The Atherogenic Index of Plasma (AIP) represents a logarithmically transformed quotient of plasma triglycerides (TG) to high-density lipoprotein-cholesterol (HDL-C) (Log (TG/HDL-C)) [
6,
7]. It has demonstrated significant associations with HDL-C, low-density lipoprotein-cholesterol (LDL-C), and very low-density lipoprotein (VLDL) particle sizes, thereby establishing its predictive capability for cardiovascular disease (CVD) risk [
8,
9]. Numerous studies have investigated the association between AIP and various CVD, including ACS, atherosclerosis, and ST-segment elevation myocardial infarction (STEMI) after primary percutaneous coronary intervention (PCI) [
10‐
12]. Zheng et al. demonstrated the utility of AIP in prognosticating outcomes among non-diabetic patients with CAD who had undergone PCI over a two-year follow-up period [
13]. Elevated AIP values have been documented in patients with ACS and have been employed as an indicator to assess the extent of lipid-driven inflammation within this population [
10]. In STEMI patients following PCI, the AIP exhibits superior predictive capabilities in comparison to individual measurements of TG and HDL-C levels [
12]. However, despite the extensive studies on the relationship between AIP and CVD, there is no data specifically examining the association between AIP and patients with CCS. Understanding the potential role of AIP in the pathogenesis and progression of CCS could provide valuable insights into its underlying mechanisms and help identify novel therapeutic targets.
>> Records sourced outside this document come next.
[src/rtl/tlk2711_seq_ctrl.sv]
// Command sequencer for a TLK2711 link: start pulse, timed run, stop/ack handshake, inter-run gap.
// Optional sweep steps the mode upward after each run; illegal modes and ack timeouts raise o_err.
module tlk2711_seq_ctrl #(
  parameter int GAP_CYCLES  = 64,
  parameter int ACK_TIMEOUT = 1024
) (
  input  logic        tx_clk,
  input  logic        rst,
  input  logic        i_cmd_valid,
  output logic        o_cmd_ready,
  input  logic [1:0]  i_cmd_mode,
  input  logic [15:0] i_cmd_len,
  input  logic        i_cmd_sweep,
  input  logic        i_abort,
  output logic        o_start,
  output logic [1:0]  o_mode,
  output logic        o_stop,
  input  logic        i_stop_ack,
  output logic        o_busy,
  output logic        o_done,
  output logic        o_err,
  output logic [1:0]  o_err_code
);

  typedef enum logic [2:0] {
    S_IDLE,
    S_START,
    S_RUN,
    S_STOP_WAIT,
    S_GAP
  } state_t;

  localparam logic [15:0] GAP_LAST    = 16'(GAP_CYCLES - 1);
  localparam logic [15:0] ACK_LAST    = 16'(ACK_TIMEOUT - 1);
  localparam logic [1:0]  MODE_ILLEGAL = 2'd3;
  localparam logic [1:0]  MODE_LAST    = 2'd2;
  localparam logic [1:0]  ERR_ILLEGAL  = 2'd1;
  localparam logic [1:0]  ERR_TIMEOUT  = 2'd2;

  state_t      r_state;
  logic [15:0] r_len;
  logic        r_sweep;
  logic [15:0] r_run_cnt;
  logic [15:0] r_ack_cnt;
  logic [15:0] r_gap_cnt;
  logic        r_cmd_ready;
  logic        r_start;
  logic [1:0]  r_mode;
  logic        r_stop;
  logic        r_busy;
  logic        r_done;
  logic        r_err;
  logic [1:0]  r_err_code;

  logic        w_accept;
  logic        w_run_last;
  logic        w_ack_last;
  logic        w_gap_last;
  logic        w_sweep_next;

  assign w_accept     = i_cmd_valid && r_cmd_ready;
  assign w_run_last   = (r_run_cnt == (r_len - 16'd1));
  assign w_ack_last   = (r_ack_cnt == ACK_LAST);
  assign w_gap_last   = (r_gap_cnt == GAP_LAST);
  assign w_sweep_next = r_sweep && (r_mode < MODE_LAST);

  always_ff @(posedge tx_clk or posedge rst) begin
    if (rst) begin
      r_state     <= S_IDLE;
      r_len       <= 16'd0;
      r_sweep     <= 1'b0;
      r_run_cnt   <= 16'd0;
      r_ack_cnt   <= 16'd0;
      r_gap_cnt   <= 16'd0;
      r_cmd_ready <= 1'b0;
      r_start     <= 1'b0;
      r_mode      <= 2'd0;
      r_stop      <= 1'b0;
      r_busy      <= 1'b0;
      r_done      <= 1'b0;
      r_err       <= 1'b0;
      r_err_code  <= 2'd0;
    end else begin
      r_start <= 1'b0;
      r_done  <= 1'b0;
      r_err   <= 1'b0;
      case (r_state)
        S_IDLE: begin
          r_cmd_ready <= 1'b1;
          if (w_accept) begin
            r_len   <= (i_cmd_len == 16'd0) ? 16'd1 : i_cmd_len;
            r_sweep <= i_cmd_sweep;
            // Illegal mode is reported without ever leaving IDLE.
            if (i_cmd_mode == MODE_ILLEGAL) begin
              r_err      <= 1'b1;
              r_err_code <= ERR_ILLEGAL;
            end else begin
              r_mode      <= i_cmd_mode;
              r_start     <= 1'b1;
              r_cmd_ready <= 1'b0;
              r_busy      <= 1'b1;
              r_state     <= S_START;
            end
          end
        end

        S_START: begin
          r_run_cnt <= 16'd0;
          if (i_abort) begin
            r_sweep   <= 1'b0;
            r_stop    <= 1'b1;
            r_ack_cnt <= 16'd0;
            r_state   <= S_STOP_WAIT;
          end else begin
            r_state <= S_RUN;
          end
        end

        S_RUN: begin
          if (i_abort || w_run_last) begin
            if (i_abort) begin
              r_sweep <= 1'b0;
            end
            r_stop    <= 1'b1;
            r_ack_cnt <= 16'd0;
            r_state   <= S_STOP_WAIT;
          end else begin
            r_run_cnt <= r_run_cnt + 16'd1;
          end
        end

        S_STOP_WAIT: begin
          // An ack arriving on the final allowed cycle still counts as a clean stop.
          if (i_stop_ack) begin
            r_stop    <= 1'b0;
            r_gap_cnt <= 16'd0;
            r_state   <= S_GAP;
          end else if (w_ack_last) begin
            r_stop     <= 1'b0;
            r_err      <= 1'b1;
            r_err_code <= ERR_TIMEOUT;
            r_sweep    <= 1'b0;
            r_gap_cnt  <= 16'd0;
            r_state    <= S_GAP;
          end else begin
            r_ack_cnt <= r_ack_cnt + 16'd1;
          end
        end

        S_GAP: begin
          if (w_gap_last) begin
            if (w_sweep_next) begin
              r_mode  <= r_mode + 2'd1;
              r_start <= 1'b1;
              r_state <= S_START;
            end else begin
              r_done      <= 1'b1;
              r_busy      <= 1'b0;
              r_cmd_ready <= 1'b1;
              r_state     <= S_IDLE;
            end
          end else begin
            r_gap_cnt <= r_gap_cnt + 16'd1;
          end
        end

        default: begin
          r_stop      <= 1'b0;
          r_busy      <= 1'b0;
          r_cmd_ready <= 1'b0;
          r_state     <= S_IDLE;
        end
      endcase
    end
  end

  assign o_cmd_ready = r_cmd_ready;
  assign o_start     = r_start;
  assign o_mode      = r_mode;
  assign o_stop      = r_stop;
  assign o_busy      = r_busy;
  assign o_done      = r_done;
  assign o_err       = r_err;
  assign o_err_code  = r_err_code;

  a_pulse_exclusive: assert property (@(posedge tx_clk) disable iff (rst)
    !((r_start && r_done) || (r_start && r_err) || (r_done && r_err)));

  a_ready_not_busy: assert property (@(posedge tx_clk) disable iff (rst)
    !(r_cmd_ready && r_busy));

endmodule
Consequently, the primary objective of this study was to investigate the association between AIP and the likelihood of experiencing major adverse cardiovascular events (MACE) in patients with CCS.
Materials and methods
Study design and population
The present study is a single-center retrospective observational study that was conducted at Shanghai Tenth People’s Hospital from June 2015 to June 2019. A consecutive cohort of 404 subjects admitted for CCS and undergoing coronary angiography (CAG) were recruited for the study. The patients diagnosed with suspected or established CCS according to the 2019 European Society of Cardiology (ESC) guidelines [
4] and aged over 18 years old were enrolled in this study. The major exclusion criteria were consisting of the following items: (1) recent occurrence of myocardial infarction (MI) within 7 days; (2) post coronary artery bypass graft surgery (CABG); (3) severe hepatic or renal insufficiency; (4) malignancy; (5) left ventricular ejection fraction (LVEF) below 35%; (6) presence of other major diseases significantly affecting long-term survival; (7) instances of patient loss to follow-up or incomplete AIP data. Our study was carried out in accordance with the Helsinki Declaration and was approved by the ethical review board of Shanghai Tenth People’s Hospital (ethical number: SHSY-IEC-5.0/23K92/P01). Each participating patient in this study recruited written informed consent.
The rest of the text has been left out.